═════ Data extract ═════

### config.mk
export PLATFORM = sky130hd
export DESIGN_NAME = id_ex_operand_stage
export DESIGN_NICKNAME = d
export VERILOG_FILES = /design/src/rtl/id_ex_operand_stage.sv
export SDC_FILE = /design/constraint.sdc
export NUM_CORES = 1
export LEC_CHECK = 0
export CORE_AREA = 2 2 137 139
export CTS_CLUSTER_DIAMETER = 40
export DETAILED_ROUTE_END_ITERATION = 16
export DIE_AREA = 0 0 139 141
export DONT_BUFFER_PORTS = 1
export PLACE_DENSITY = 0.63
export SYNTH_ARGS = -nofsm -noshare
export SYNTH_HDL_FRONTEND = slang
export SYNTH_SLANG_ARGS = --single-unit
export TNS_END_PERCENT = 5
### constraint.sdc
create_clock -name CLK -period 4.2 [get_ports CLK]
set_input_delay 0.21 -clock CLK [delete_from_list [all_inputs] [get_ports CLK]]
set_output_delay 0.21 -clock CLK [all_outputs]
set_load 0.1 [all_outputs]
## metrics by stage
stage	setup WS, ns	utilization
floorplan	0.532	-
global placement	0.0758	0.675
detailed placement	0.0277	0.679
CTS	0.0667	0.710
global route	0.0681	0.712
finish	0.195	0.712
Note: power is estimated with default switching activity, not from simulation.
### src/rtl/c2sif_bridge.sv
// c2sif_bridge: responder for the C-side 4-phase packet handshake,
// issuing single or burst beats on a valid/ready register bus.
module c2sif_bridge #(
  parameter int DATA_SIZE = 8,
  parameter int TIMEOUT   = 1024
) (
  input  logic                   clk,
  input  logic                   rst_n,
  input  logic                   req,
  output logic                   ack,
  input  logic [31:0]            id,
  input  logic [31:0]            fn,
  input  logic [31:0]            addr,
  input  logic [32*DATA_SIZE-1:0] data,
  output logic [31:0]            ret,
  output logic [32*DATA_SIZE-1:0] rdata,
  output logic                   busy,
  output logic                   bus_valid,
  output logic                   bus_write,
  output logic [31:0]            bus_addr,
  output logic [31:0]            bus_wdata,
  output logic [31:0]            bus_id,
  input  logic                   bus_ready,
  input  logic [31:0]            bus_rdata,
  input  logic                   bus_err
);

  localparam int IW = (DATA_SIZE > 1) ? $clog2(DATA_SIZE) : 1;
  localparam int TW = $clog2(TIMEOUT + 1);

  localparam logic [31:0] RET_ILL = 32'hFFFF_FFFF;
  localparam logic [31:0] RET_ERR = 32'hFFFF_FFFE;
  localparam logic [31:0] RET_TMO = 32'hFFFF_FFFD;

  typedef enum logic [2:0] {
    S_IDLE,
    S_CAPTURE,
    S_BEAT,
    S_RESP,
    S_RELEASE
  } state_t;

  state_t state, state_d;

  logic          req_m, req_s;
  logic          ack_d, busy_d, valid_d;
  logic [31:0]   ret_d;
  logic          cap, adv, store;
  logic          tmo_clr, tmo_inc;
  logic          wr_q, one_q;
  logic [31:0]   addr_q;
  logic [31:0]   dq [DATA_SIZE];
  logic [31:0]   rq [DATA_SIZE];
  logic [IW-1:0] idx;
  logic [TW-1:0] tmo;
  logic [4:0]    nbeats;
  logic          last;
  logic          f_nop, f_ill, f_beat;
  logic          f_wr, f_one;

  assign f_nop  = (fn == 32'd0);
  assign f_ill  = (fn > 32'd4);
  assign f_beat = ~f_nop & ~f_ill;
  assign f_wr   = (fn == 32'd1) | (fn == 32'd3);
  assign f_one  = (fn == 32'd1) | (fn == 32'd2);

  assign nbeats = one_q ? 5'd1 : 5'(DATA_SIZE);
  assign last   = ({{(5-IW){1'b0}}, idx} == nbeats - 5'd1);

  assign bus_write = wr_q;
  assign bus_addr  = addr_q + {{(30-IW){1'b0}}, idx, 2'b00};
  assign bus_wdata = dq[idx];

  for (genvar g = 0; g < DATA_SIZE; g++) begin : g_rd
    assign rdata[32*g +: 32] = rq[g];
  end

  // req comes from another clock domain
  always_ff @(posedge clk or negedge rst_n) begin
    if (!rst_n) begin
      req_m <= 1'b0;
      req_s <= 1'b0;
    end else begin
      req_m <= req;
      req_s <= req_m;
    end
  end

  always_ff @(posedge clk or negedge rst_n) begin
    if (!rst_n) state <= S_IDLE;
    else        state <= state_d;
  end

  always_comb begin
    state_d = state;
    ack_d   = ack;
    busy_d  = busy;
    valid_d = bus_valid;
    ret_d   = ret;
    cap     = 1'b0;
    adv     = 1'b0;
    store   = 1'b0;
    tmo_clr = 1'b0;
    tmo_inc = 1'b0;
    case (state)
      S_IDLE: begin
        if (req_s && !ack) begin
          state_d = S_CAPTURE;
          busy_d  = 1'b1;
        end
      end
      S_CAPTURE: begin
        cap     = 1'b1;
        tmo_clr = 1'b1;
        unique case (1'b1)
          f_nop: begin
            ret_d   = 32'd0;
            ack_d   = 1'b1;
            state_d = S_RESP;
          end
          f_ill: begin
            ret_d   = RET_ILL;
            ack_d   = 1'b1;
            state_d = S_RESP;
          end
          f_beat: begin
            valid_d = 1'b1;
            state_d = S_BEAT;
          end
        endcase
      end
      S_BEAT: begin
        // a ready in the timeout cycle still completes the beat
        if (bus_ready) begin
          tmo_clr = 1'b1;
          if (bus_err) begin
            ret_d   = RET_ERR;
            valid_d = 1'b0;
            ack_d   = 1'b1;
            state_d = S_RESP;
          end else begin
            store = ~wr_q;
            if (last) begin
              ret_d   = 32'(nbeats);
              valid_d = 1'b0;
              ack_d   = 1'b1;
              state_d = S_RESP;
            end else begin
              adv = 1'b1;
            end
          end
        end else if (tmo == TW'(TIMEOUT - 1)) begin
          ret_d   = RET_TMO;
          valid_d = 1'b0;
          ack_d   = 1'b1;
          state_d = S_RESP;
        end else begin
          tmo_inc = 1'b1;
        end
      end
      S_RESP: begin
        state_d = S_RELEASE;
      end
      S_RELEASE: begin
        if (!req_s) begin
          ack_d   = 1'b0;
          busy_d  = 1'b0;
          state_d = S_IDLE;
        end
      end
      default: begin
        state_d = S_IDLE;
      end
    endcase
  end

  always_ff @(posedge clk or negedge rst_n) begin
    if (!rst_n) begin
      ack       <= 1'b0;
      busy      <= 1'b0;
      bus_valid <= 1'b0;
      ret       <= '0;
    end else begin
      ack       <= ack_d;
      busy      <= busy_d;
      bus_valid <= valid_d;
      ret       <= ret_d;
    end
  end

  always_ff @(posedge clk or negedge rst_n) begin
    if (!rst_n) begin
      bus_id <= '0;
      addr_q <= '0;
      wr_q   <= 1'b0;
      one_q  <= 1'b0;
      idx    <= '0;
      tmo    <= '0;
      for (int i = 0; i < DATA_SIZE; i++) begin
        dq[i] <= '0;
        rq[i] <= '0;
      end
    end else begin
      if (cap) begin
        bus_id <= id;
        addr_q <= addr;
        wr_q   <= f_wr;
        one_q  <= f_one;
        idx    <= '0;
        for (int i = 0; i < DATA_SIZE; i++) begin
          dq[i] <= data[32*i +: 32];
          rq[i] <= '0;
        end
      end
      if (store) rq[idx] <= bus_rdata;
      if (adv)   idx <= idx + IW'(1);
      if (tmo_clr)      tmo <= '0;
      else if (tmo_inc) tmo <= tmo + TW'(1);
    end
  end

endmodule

═════

> _To do_:
The reply should consist solely of the lines of the data, exact, from the opening line through the line with "export CORE_AREA = 2 2 137 139", inclusive.

> _Answer to the problem_:
### config.mk
export PLATFORM = sky130hd
export DESIGN_NAME = id_ex_operand_stage
export DESIGN_NICKNAME = d
export VERILOG_FILES = /design/src/rtl/id_ex_operand_stage.sv
export SDC_FILE = /design/constraint.sdc
export NUM_CORES = 1
export LEC_CHECK = 0
export CORE_AREA = 2 2 137 139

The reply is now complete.